Synuclein-gamma (SNCG) plays oncogenic roles in breast carcinogenesis. Although the expression of SNCG is abnormally high in advanced and metastatic breast carcinomas, SNCG is not expressed in normal or benign breast tissues. SNCG is an intrinsically disordered protein known to interact with BubR1, a mitotic checkpoint kinase. The SNCG-BubR1 interaction inhibits mitotic checkpoint control upon spindle damage caused by anticancer drugs, such as nocodazole and taxol. Antimicrotubule drugs that cause mitotic arrest and subsequent apoptosis of cancer cells are frequently used to treat breast cancer patients with advanced or metastatic diseases. However, patient response rates to this class of chemotherapeutic agents vary significantly.
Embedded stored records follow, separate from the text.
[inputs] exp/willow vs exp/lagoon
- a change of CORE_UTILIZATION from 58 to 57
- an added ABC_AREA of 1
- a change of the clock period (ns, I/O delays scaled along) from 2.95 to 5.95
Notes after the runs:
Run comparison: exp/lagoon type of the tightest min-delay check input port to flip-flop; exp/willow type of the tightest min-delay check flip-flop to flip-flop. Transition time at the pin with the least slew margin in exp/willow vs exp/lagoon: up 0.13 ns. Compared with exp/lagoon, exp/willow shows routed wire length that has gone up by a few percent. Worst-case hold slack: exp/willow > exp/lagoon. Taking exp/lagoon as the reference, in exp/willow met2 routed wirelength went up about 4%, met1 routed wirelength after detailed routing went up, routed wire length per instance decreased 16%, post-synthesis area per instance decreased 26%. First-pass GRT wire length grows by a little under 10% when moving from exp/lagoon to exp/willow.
==> flow/design.v (excerpt) <==
module datapath(output [6:0] display, days, output [3:0] segment, output am, pm, dblink, Sound, Vcc_out, input Next, Up, SetTime, SetAlarm, Snooze, Stop, Mute, Clr, Clk_sys);
clock: 10.6 ns
lec_check: 0
cap_margin: 35
core_margin: 2
core_utilization: 72
cts_cluster_diameter: 39
place_density: 0.64
setup_slack_margin: 0.13
slew_margin: 20
run.sh (not shown) runs the stock make flow with config.mk's settings and CLKGATE_MAP_FILE=.
Next try:
CAP_MARGIN = 20   (was 35)
CORE_UTILIZATION = 40   (was 72)
CTS_CLUSTER_DIAMETER = unset   (was 39)
PLACE_DENSITY = unset   (was 0.64)
SETUP_SLACK_MARGIN = unset   (was 0.13)
clock period = 8.42 ns   (was 10.6 ns; I/O delays follow)
Effect:
- power is higher by about a fifth
- wire length is lower by a few percent
- synthesized cell count stays the same
- cell count climbs by roughly a tenth
- design area fell slightly
- sequential share of layout area grows by 0.52 points
- first-iteration DRC count drops by about a fifth
- area after synthesis does not change
- via count came out lower by a few percent
Next try:
CELL_PAD_IN_SITES_GLOBAL_PLACEMENT = 1   (was unset)
CTS_CLUSTER_SIZE = 70   (was unset)
GPL_ROUTABILITY_DRIVEN = 0   (was unset)
clock period = 20.0 ns   (was 8.42 ns; I/O delays follow)
Sequential power drops by well over a third.
Die area stays the same.
Total power drops by well over a third.
Utilization climbs by 0.48 points.
Global-route usage climbs by 1.8 points.
Final cell count climbs slightly.
Cell area climbs slightly.
Next try:
CELL_PAD_IN_SITES_GLOBAL_PLACEMENT = unset   (was 1)
CORE_UTILIZATION = 66   (was 40)
CTS_CLUSTER_SIZE = 28   (was 70)
GPL_ROUTABILITY_DRIVEN = unset   (was 0)
clock period = 10.1 ns   (was 20.0 ns; I/O delays follow)
Sequential cell count stays the same.
Count of clock-buffer cells in the layout came out lower by 6.
Worst setup slack degrades by 8.1 ns.
Non-clock buffer count came out lower by 6.
Core utilization came out higher by 27 points.
Cell area came out lower by 3.0%.
Via count came out higher by 3.6%.
Area after synthesis stays the same.
Global-route usage came out higher by 10 points.
Worst hold slack improves by 0.0040 ns.
Total power came out higher by 87%.


Starting RTL as in the previous note.
==> flow/design.v (excerpt) <==
module datapath(output [6:0] display, days, output [3:0] segment, output am, pm, dblink, Sound, Vcc_out, input Next, Up, SetTime, SetAlarm, Snooze, Stop, Mute, Clr, Clk_sys);
==> flow/config.mk <==
export PLATFORM = sky130hd
export DESIGN_NAME = datapath
export DESIGN_NICKNAME = datapath
export VERILOG_FILES = /design/flow/design.v
export SDC_FILE = /design/flow/constraint.sdc
export NUM_CORES = 4
export LEC_CHECK = 0
export CAP_MARGIN = 20
export CELL_PAD_IN_SITES_DETAIL_PLACEMENT = 0
export CORE_MARGIN = 2
export CORE_UTILIZATION = 46
export GPL_ROUTABILITY_DRIVEN = 0
export PLACE_DENSITY = 0.54
export SLEW_MARGIN = 0
==> flow/constraint.sdc <==
create_clock -name core_clock -period 7.59 [get_ports {Clk_sys}]
set_input_delay 1.5180 -clock core_clock [delete_from_list [all_inputs] [get_ports {Clk_sys}]]
set_output_delay 1.5180 -clock core_clock [all_outputs]
set_load 0.01 [all_outputs]
Rerun with:
Settings changed: CELL_PAD_IN_SITES_DETAIL_PLACEMENT 0 to not set, CORE_UTILIZATION 46 to 58, GPL_ROUTABILITY_DRIVEN 0 to not set, PLACE_DENSITY 0.54 to not set, SLEW_MARGIN 0 to 20.
Clock period 7.59 ns to 8.42 ns, I/O delays scaled along.
Outcome: The changed run passed the timing, design-rule and antenna checks. Final area went down by about 1.7%. Utilization went up by 12 points. Global-route usage went up by 5.0 points.
Rerun with:
Settings changed: CORE_UTILIZATION 58 to 40.
Clock period 8.42 ns to 5.19 ns, I/O delays scaled along.
Hold slack is about the same; non-clock buffer count increases by 7; synthesized cell count is unchanged; via count barely changes; power rises by well over a third.
Rerun with:
Settings changed: CORE_UTILIZATION 40 to 66.
Clock period 5.19 ns to 13.4 ns, I/O delays scaled along.
First-iteration DRC count goes up by 28%.
Sequential share of layout area came out higher by 0.76 points.
Routed wire length went down by 2.3%.
Total power came out lower by 62%.
Register-to-register slack improved by 7.6 ns.
Die size falls by 39%.
Worst setup slack is better by 5.7 ns.
Design area is lower by 2.2%.
Sequential power came out lower by 62%.
No activity file was given, so power comes from the tool's default toggle rates.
In this study, we have designed a novel peptide (ANK) and shown its interaction with SNCG using fluorometry, surface plasmon resonance, and isothermal titration calorimetry. Binding of the ANK peptide did not induce folding of SNCG, suggesting that SNCG can function biologically in its intrinsically disordered state. Microinjection of the ANK peptide in breast cancer cell line overexpressing SNCG (MCF7-SNCG) exhibited a similar cell killing response by nocodazole as in the SNCG-negative MCF7 cells. Overexpression of enhanced green fluorescent protein-tagged ANK reduces SNCG-mediated resistance to paclitaxel treatment by similar to 3.5-fold. Our coimmunoprecipitation and colocalization results confirmed the intracellular association of the ANK peptide with SNCG. This is likely due to the disruption of the interaction of SNCG with BubR1 interaction. Our findings shed light on the molecular mechanism of the ANK peptide in releasing SNCG-mediated drug resistance.